Herb-AI / HerbGrammar.jl

Grammars for Herb.jl
https://herb-ai.github.io/
MIT License
0 stars 2 forks source link

`expr2rulenode` / `string2rulenode` #78

Open ReubenJ opened 4 months ago

ReubenJ commented 4 months ago

Given an Expr and an AbstractGrammar, I'd like to get the corresponding RuleNode.

For this grammar

grammar_robots = @csgrammar begin
           Start = Sequence                   #1

           Sequence = Operation                #2
           Sequence = (Operation; Sequence)    #3
           Operation = Transformation          #4
           Operation = ControlStatement        #5

           Transformation = moveRight() | moveDown() | moveLeft() | moveUp() | drop() | grab()     #6
           ControlStatement = IF(Condition, Sequence, Sequence)        #12
           ControlStatement = WHILE(Condition, Sequence)               #13

           Condition = atTop() | atBottom() | atLeft() | atRight() | notAtTop() | notAtBottom() | notAtLeft() | notAtRight()      #14
       end

A partial implementation might look like

function expr2rulenode(expr::Expr, grammar::AbstractGrammar)
    if expr.head == :call
        # get the rule index
        rule = findfirst(==(expr), grammar.rules)
        if isnothing(rule)
            error("Rule not found in the grammar")
        end
        # create a rulenode
        rulenode = RuleNode(rule, [])
        return rulenode
    elseif expr.head == :block
        rulenode = RuleNode(3, [expr2rulenode(e, grammar) for e in expr.args])
    else
        error("Only call and block expressions are supported")
    end
end

resulting in the following functionality:

julia> ex = Base.remove_linenums!(:(moveUp(); (moveRight(); grab())))
quote
    moveUp()
    begin
        moveRight()
        grab()
    end
end
julia> expr2rulenode(ex, grammar_robots)
3{9,3{6,11}}

This would be quite useful when testing, for example.
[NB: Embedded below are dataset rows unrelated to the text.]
<file path="design/flow/config.mk">
export PLATFORM = sky130hd
export DESIGN_NAME = isInTriangle
export DESIGN_NICKNAME = isInTriangle
export VERILOG_FILES = /design/flow/design.v
export SDC_FILE = /design/flow/constraint.sdc
export NUM_CORES = 4
export LEC_CHECK = 1
export CORE_UTILIZATION = 50
</file>
<file path="design/flow/constraint.sdc">
current_design isInTriangle

set clk_period 28.2
set clk_io_pct 0.2

create_clock -name clk0 -period $clk_period

set non_clock_inputs [all_inputs -no_clocks]
set_input_delay [expr $clk_period * $clk_io_pct] -clock clk0 $non_clock_inputs
set_output_delay [expr $clk_period * $clk_io_pct] -clock clk0 [all_outputs]
</file>
<file path="design/flow/design.v">
module sign(
	input [11:0] ax, input [11:0] ay,
	input [11:0] bx, input [11:0] by,
	input [11:0] cx, input [11:0] cy,
	output out
);
	reg [4:0] state;
	wire signed [11:0] t1;
	wire signed [11:0] t2;
	wire signed [11:0] t3;
	wire signed [11:0] t4;
	wire signed [23:0] m1;
	wire signed [23:0] m2;
	assign t1 = ax - cx;
	assign t2 = by - cy;
	assign t3 = bx - cx;
	assign t4 = ay - cy;
	assign m1 = t1 * t2;
	assign m2 = t3 * t4;
	assign out = m1 < m2;
endmodule
module isInTriangle(
	input [11:0] px, input [11:0] py,
	input [11:0] ax, input [11:0] ay,
	input [11:0] bx, input [11:0] by,
	input [11:0] cx, input [11:0] cy,
	output out
);
	wire b1;
	wire b2;
	wire b3;
	sign S1(px, py, ax, ay, bx, by, b1);
	sign S2(px, py, bx, by, cx, cy, b2);
	sign S3(px, py, cx, cy, ax, ay, b3);
	assign out = (b1 == b2) & (b2 == b3);
endmodule
</file>
<file path="design/flow/run.sh">
#!/bin/bash
# OpenROAD 26Q1-2900-gdf79404cd8, Yosys 0.63+post, stock flow scripts
make -C /OpenROAD-flow-scripts/flow DESIGN_CONFIG=/design/flow/config.mk WORK_HOME=/design/flow/orfs finish
</file>
==> run_results.csv <==
group,metric,value,unit
global_routing,largest_net_degree_at_the_start_of_global_routing,20,
yosys,synth.yosys.chip_area,0.03991,mm2
power_and_ir_drop,switchingPower,13.97,mW
final_timing,grt_setup_unrepaired,"no",
routing,route.vias.total,30454,
routing,routed_wire_length_per_instance,18.35,um
cells_and_area,layout.cells.most_common,"inv_1",
final_timing,setup_viol,0,
yosys,yosysUniqueCellTypes,71,
power_and_ir_drop,vdd_drop_max,0.001155,V
cells_and_area,clock_buffer_count,0,
die,row_count,103,
setup_path,timing.critical_path.max_delay_family,"adder cells",
yosys,synth.yosys.seq_area_share,0,
job,max_cap_viol_count,0,
cells_and_area,final_layout_size_suffix_gt1_frac,0.02711,
yosys,area_leaders,"fa_1 42%, ha_1 16%, inv_1 10%",
routing,drt_first_pass_iters,5,
die,core_area,0.07900,mm2
die,floorplanUtilization,0.5052,
final_timing,slew_at_the_pin_closest_to_its_max_slew_limit,836.4,ps
yosys,mappedNetlistArea,0.03991,mm2
cells_and_area,sequential_cell_area,0,um2
routing,totalWireLength,106.0,mm
yosys,synth_stat.cells,4660,
final_timing,finalMaxSlewViolations,0,
min_path,hold_start,"bx[0]",
placed_design,hpwl,93.45,mm
final_timing,final-hold-violation-count,0,
job,warnings,32,
clocking,postCtsSetupBuffers,0,
power_and_ir_drop,cell_internal_pwr,10.68,mW
final_timing,hold_slack,13830,ps
routing,drt_iter0_drc,1341,
power_and_ir_drop,p_sw_frac,0.5667,
setup_path,cpPeakStageDelay,690,ps
routing,antenna_violating_nets_post_route,0,
placed_design,placement.io_buffers,97,
final_timing,share_of_the_clock_period_used_by_the_worst_path,0.7570,
min_path,hold_path_end,"out",
cells_and_area,layout_top_cells,"1062 x inv_1, 846 x fa_1, 525 x nand2_1, 501 x ha_1, 230 x nor2_1",
power_and_ir_drop,leakage,22.06,nW
routing,viasPerCell,5.274,
final_timing,maxClockFrequency,46.84,MHz
setup_path,timing.critical_path.to_type,"output port",
final_timing,final_period_minus_worst_setup_slack,21350,ps
yosys,synth_top_cell_by_area,"fa_1",
cells_and_area,number_of_fillers_in_the_final_layout,7514,
setup_path,critical_path.n_buffers_inverters,7,
global_routing,via_count_of_the_first_global_routing_pass,32112,
die,fp.dieH,284.5,um
min_path,hold_path_depth,9,
cells_and_area,area_delta_synth_final,6.298,%
setup_path,cp_slowest_cell,"mux2i_1",
global_routing,global_route.usage.total,0.2962,
routing,drc_errors,0,
global_routing,grt_pass1_wl,173.5,mm
final_timing,max-slew-margin-rel,0.4405,
setup_path,path_class,"input port to output port",
die,design.portCount,97,
placed_design,gp_routability_congestion,0.9864,
global_routing,antenna_found_initial,4,
clocking,post_cts_hold_buffer_count,0,
yosys,synth.yosys.warnings,0,
setup_path,critical_path.startpoint,"cx[1]",
die,die_width,284.5,um
yosys,synthCells,4660,
status,result_of_the_run,"finished, final reports clean",
min_path,hold_class,"input port to output port",
cells_and_area,sequential_cell_total,0,
setup_path,largest_driver_fanout_on_the_critical_path,19,
final_timing,tns,0,ps
clocking,post_cts_resized,0,
yosys,area_share_top_type,0.4243,
setup_path,setup.worst_path.start_class,"input port",
power_and_ir_drop,power-per-cell-area,580.8,mW/mm2
global_routing,grt-ovfl-total,0,
setup_path,timing.critical_path.arrival,15710,ps
setup_path,worst_ep_required_time,22560,ps
die,die_area,0.08096,mm2
yosys,synthesis.area_per_instance,8.565,um2
-- worst min-delay path, stage by stage --
cell	delay, ps
clkdlybuf4s50_1	550
ha_1	450
o31ai_1	150
nand3_1	190
a211oi_1	110
o21ai_0	380
a211o_1	160
mux2i_1	110
clkdlybuf4s50_1	450
-- cell families after synthesis --
logic type / count (synthesis) / share of synthesized area
XOR/XNOR: 257 / 0.05677
AND-OR/OR-AND: 542 / 0.08897
AND/OR/NAND/NOR: 1296 / 0.1545
multiplexers: 18 / 0.004702
buffers and inverters: 1200 / 0.1137
adder cells (fa/ha/maj): 1347 / 0.5814
-- Yosys cell counts (all sizes together), types with 4 or more instances --
library cell  instances
mux2i                15
xor2                 90
a221o                 4
ha                  501
or4                   4
xnor2               167
o21ai                81
and2                127
o21bai               36
a211oi               26
nand2b               98
a21o                 76
o21a                 33
a2111oi               7
inv                1062
a31oi                29
a311oi                6
nand3                27
o211ai               18
fa                  846
nand4                22
nor3                 56
a21oi               166
and2b                13
o41a                  6
nor2b               109
nor4                 16
or3                  12
or2                   8
nand2               525
and3                 30
nand3b                7
o31ai                20
a211o                 6
nand4b                4
nor2                232
buf                  21
clkbuf              117
-- through the flow --
step	power [mW]	worst slack, ps	utilization	instance area [um2]	std cells
6_report	24.64	6851	0.5371	42430	5774
5_1_grt	28.45	6156	0.5370	42420	5771
4_1_cts	24.89	6833	0.5370	42420	5771
3_5_place_dp	24.66	6847	0.5370	42420	5771
3_3_place_gp	24.69	6893	0.5370	42420	5771
2_1_floorplan	18.69	9379	-	39910	4660
-- power groups by stage --
stage | sequential [mW] | clock [mW] | combinational, mW
after CTS | 0 | 0 | 24.9
after global routing | 0 | 0 | 28.5
-- worst max path at each step --
stage / to / cells past startpoint
6_report: out / 35
5_1_grt: out / 35
4_1_cts: out / 35
-- area by class of cell --
| class | instances | area (um2) | area share |
|---|---|---|---|
| Multi-Input combinational cell | 3460 | 35380 | 0.8340 |
| Inverter | 1062 | 3986 | 0.09396 |
| Timing Repair Buffer | 199 | 1737 | 0.04093 |
| Tap cell | 1050 | 1314 | 0.03097 |
| Antenna cell | 3 | 7.507 | 0.0001769 |
-- per-layer routing --
| metal | up-vias | global-route usage | part of all wire |
|---|---|---|---|
| met5 | - | 0.007738 | 0.0011 |
| met4 | 8 | 0.07204 | 0.032 |
| met3 | 120 | 0.1377 | 0.12 |
| met2 | 935 | 0.4303 | 0.43 |
| met1 | 14923 | 0.4192 | 0.41 |
| li1 | 14468 | - | - |
Power and IR drop assume default switching activity.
sebdumancic commented 4 months ago

yes, this would be very useful in general! For example, defining a sketch.

I really like that you focused on expression to RuleNode rather than text to RuleNode. We were postponing the addition of this functionality because starting from text is a really tough problem, though we might use some existing libraries for parsing. However, starting from Julia expressions is a much better choice.

ReubenJ commented 4 months ago

How about:

function string2rulenode(str::String, grammar::AbstractGrammar)
    expr = Base.remove_linenums!(Meta.parse(str))
    return expr2rulenode(expr, grammar)
end

works on this single test case at least:

julia> string2rulenode("(moveUp(); (moveRight(); grab()))", grammar_robots)
3{9,3{6,11}}
sebdumancic commented 4 months ago

ag, maybe it is that simple if we rely on Julia parser :)

ReubenJ commented 4 months ago

Which I think is the only parser that makes sense for now, given that we require the rule to be a valid Julia Expr.

janvandermeulen commented 4 months ago

This only seems to support the last child to have children. Something like this throws an error: 4{4{1,3}3}. image

ReubenJ commented 4 months ago

Can you post exactly what you're passing to the function? I think you might be missing a comma.

janvandermeulen commented 4 months ago

Into string2rulenode I am passing: string:

4{4{1,3}3}

and grammar:

1: Number = 1
2: Number = 2
3: Number = x
4: Number = Number + Number
5: Number = Number * Number

This is the copy pasted solution from the getting_started.jl file so it should be correct. image

janvandermeulen commented 4 months ago

This is the stacktrace of the string2rulenode function. It seems to be going wrong in the built-in julia functionality. Especially the Meta.parse(str) functionality.

# Error @ none:1:9
4{4{1,3}3}
#       ╙ ── Expected `}`
Stacktrace:
 [1] #parse#3
   @ ./meta.jl:244 [inlined]
 [2] parse
   @ ./meta.jl:236 [inlined]
 [3] parse(str::String31; filename::String, raise::Bool, depwarn::Bool)
   @ Base.Meta ./meta.jl:278
 [4] parse
   @ ./meta.jl:276 [inlined]
 [5] string2rulenode(str::String31, grammar::ContextSensitiveGrammar)
   @ Main ~/Study/IDMP/learning_clingo/benchmark/benchmark.jl:18
 [6] create_solutions(grammar::ContextSensitiveGrammar)
   @ Main ~/Study/IDMP/learning_clingo/benchmark/benchmark.jl:13
 [7] top-level scope
   @ ~/Study/IDMP/learning_clingo/benchmark/benchmark.jl:85

This @ Main ~/Study/IDMP/learning_clingo/benchmark/benchmark.jl:18 is the line:

       expr = Base.remove_linenums!(Meta.parse(str))
ReubenJ commented 4 months ago

Oh, then I misunderstood what you were asking for. This will take the string/expression representation and return the RuleNode, not the string representation of a RuleNode (like 4{4{1,3}3}).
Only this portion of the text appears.